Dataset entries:
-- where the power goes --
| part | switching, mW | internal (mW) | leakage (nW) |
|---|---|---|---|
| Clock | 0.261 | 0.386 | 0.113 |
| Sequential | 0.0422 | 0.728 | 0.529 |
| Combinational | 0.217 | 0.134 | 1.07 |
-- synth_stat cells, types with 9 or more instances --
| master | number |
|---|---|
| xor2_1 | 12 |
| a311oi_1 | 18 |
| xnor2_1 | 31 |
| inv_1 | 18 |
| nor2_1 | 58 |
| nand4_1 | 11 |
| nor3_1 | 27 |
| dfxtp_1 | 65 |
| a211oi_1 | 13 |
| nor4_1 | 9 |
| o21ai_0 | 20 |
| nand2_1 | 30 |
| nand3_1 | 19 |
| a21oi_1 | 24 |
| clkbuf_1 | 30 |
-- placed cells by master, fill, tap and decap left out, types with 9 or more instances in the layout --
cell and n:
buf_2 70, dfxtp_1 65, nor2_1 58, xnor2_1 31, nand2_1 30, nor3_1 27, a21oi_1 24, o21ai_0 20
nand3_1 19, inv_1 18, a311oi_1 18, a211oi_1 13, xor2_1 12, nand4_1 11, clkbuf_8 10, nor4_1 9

---

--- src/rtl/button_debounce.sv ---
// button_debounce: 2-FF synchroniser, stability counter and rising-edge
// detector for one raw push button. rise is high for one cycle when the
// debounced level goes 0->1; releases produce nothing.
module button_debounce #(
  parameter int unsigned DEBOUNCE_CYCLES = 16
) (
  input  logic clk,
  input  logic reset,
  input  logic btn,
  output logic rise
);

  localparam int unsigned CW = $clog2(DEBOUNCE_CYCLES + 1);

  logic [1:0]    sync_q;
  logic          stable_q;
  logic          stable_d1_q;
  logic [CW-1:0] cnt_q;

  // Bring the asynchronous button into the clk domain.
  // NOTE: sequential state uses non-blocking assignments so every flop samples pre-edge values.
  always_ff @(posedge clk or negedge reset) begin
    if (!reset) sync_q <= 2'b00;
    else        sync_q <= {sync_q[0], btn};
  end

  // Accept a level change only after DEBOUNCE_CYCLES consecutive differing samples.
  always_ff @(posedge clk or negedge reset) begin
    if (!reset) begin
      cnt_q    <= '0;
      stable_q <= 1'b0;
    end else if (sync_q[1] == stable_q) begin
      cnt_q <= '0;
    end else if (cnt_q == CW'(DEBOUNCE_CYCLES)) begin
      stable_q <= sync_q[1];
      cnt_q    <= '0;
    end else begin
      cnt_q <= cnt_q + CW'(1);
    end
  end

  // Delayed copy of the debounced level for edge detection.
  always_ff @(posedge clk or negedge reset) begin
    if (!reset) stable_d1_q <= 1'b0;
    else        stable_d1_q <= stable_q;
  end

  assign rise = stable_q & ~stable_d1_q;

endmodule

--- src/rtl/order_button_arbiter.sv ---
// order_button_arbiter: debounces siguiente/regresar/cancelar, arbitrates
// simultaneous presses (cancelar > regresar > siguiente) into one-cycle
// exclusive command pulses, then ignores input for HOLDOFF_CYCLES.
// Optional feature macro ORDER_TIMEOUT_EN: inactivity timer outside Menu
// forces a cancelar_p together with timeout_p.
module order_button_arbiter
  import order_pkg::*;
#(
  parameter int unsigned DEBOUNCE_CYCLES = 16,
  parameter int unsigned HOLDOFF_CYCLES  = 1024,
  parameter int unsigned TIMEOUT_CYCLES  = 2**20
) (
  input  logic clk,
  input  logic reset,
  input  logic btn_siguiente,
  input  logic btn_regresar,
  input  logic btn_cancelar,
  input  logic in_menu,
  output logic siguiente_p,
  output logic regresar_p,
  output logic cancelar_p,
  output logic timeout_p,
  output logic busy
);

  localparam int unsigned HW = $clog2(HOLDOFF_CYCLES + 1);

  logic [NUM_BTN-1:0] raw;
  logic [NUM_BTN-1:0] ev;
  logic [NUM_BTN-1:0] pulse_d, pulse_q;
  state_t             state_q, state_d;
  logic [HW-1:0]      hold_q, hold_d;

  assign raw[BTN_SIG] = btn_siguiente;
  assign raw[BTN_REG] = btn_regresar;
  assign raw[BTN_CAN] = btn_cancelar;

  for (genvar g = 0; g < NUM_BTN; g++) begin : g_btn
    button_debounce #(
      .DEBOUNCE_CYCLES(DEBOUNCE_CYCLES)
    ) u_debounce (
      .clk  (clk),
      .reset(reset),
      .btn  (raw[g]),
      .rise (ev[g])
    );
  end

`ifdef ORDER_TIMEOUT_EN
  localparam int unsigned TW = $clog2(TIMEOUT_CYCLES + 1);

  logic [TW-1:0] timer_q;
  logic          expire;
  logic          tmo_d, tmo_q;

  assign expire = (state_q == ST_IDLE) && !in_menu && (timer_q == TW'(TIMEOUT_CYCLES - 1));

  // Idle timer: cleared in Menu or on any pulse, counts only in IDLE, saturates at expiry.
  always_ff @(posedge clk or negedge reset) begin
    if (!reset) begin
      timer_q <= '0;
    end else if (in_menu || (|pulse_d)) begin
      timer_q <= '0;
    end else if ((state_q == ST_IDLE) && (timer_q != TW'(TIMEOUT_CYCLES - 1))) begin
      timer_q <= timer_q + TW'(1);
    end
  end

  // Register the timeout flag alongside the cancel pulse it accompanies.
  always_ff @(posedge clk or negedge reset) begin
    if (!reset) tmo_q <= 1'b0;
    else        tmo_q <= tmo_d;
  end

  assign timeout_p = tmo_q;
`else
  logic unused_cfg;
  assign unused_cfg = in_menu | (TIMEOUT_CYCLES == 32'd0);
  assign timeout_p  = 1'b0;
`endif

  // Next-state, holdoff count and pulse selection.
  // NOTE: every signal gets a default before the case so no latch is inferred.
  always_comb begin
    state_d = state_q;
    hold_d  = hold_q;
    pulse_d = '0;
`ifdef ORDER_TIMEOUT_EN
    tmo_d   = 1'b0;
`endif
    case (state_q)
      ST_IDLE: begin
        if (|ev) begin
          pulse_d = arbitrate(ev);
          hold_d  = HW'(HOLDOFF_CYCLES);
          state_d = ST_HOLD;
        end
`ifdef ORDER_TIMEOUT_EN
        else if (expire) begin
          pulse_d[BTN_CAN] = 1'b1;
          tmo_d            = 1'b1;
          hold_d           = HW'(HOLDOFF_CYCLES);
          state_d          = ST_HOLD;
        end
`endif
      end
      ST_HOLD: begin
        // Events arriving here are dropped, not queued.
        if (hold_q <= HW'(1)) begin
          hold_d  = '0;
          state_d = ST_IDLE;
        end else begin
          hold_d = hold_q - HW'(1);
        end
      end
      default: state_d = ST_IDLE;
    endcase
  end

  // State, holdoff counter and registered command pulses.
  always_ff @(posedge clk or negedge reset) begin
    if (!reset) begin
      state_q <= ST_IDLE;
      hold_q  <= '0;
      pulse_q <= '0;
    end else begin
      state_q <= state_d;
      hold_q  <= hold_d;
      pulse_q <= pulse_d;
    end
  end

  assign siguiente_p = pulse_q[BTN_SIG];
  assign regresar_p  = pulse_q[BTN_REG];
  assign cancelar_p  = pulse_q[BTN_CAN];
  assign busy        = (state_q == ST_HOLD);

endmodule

**Task item:**
In the entries above, find the line with "-- where the" and the line with "nand3_1 19, inv_1", then restate word for word both of them and every line between, with nothing more.

**Completed task:**
-- where the power goes --
| part | switching, mW | internal (mW) | leakage (nW) |
|---|---|---|---|
| Clock | 0.261 | 0.386 | 0.113 |
| Sequential | 0.0422 | 0.728 | 0.529 |
| Combinational | 0.217 | 0.134 | 1.07 |
-- synth_stat cells, types with 9 or more instances --
| master | number |
|---|---|
| xor2_1 | 12 |
| a311oi_1 | 18 |
| xnor2_1 | 31 |
| inv_1 | 18 |
| nor2_1 | 58 |
| nand4_1 | 11 |
| nor3_1 | 27 |
| dfxtp_1 | 65 |
| a211oi_1 | 13 |
| nor4_1 | 9 |
| o21ai_0 | 20 |
| nand2_1 | 30 |
| nand3_1 | 19 |
| a21oi_1 | 24 |
| clkbuf_1 | 30 |
-- placed cells by master, fill, tap and decap left out, types with 9 or more instances in the layout --
cell and n:
buf_2 70, dfxtp_1 65, nor2_1 58, xnor2_1 31, nand2_1 30, nor3_1 27, a21oi_1 24, o21ai_0 20
nand3_1 19, inv_1 18, a311oi_1 18, a211oi_1 13, xor2_1 12, nand4_1 11, clkbuf_8 10, nor4_1 9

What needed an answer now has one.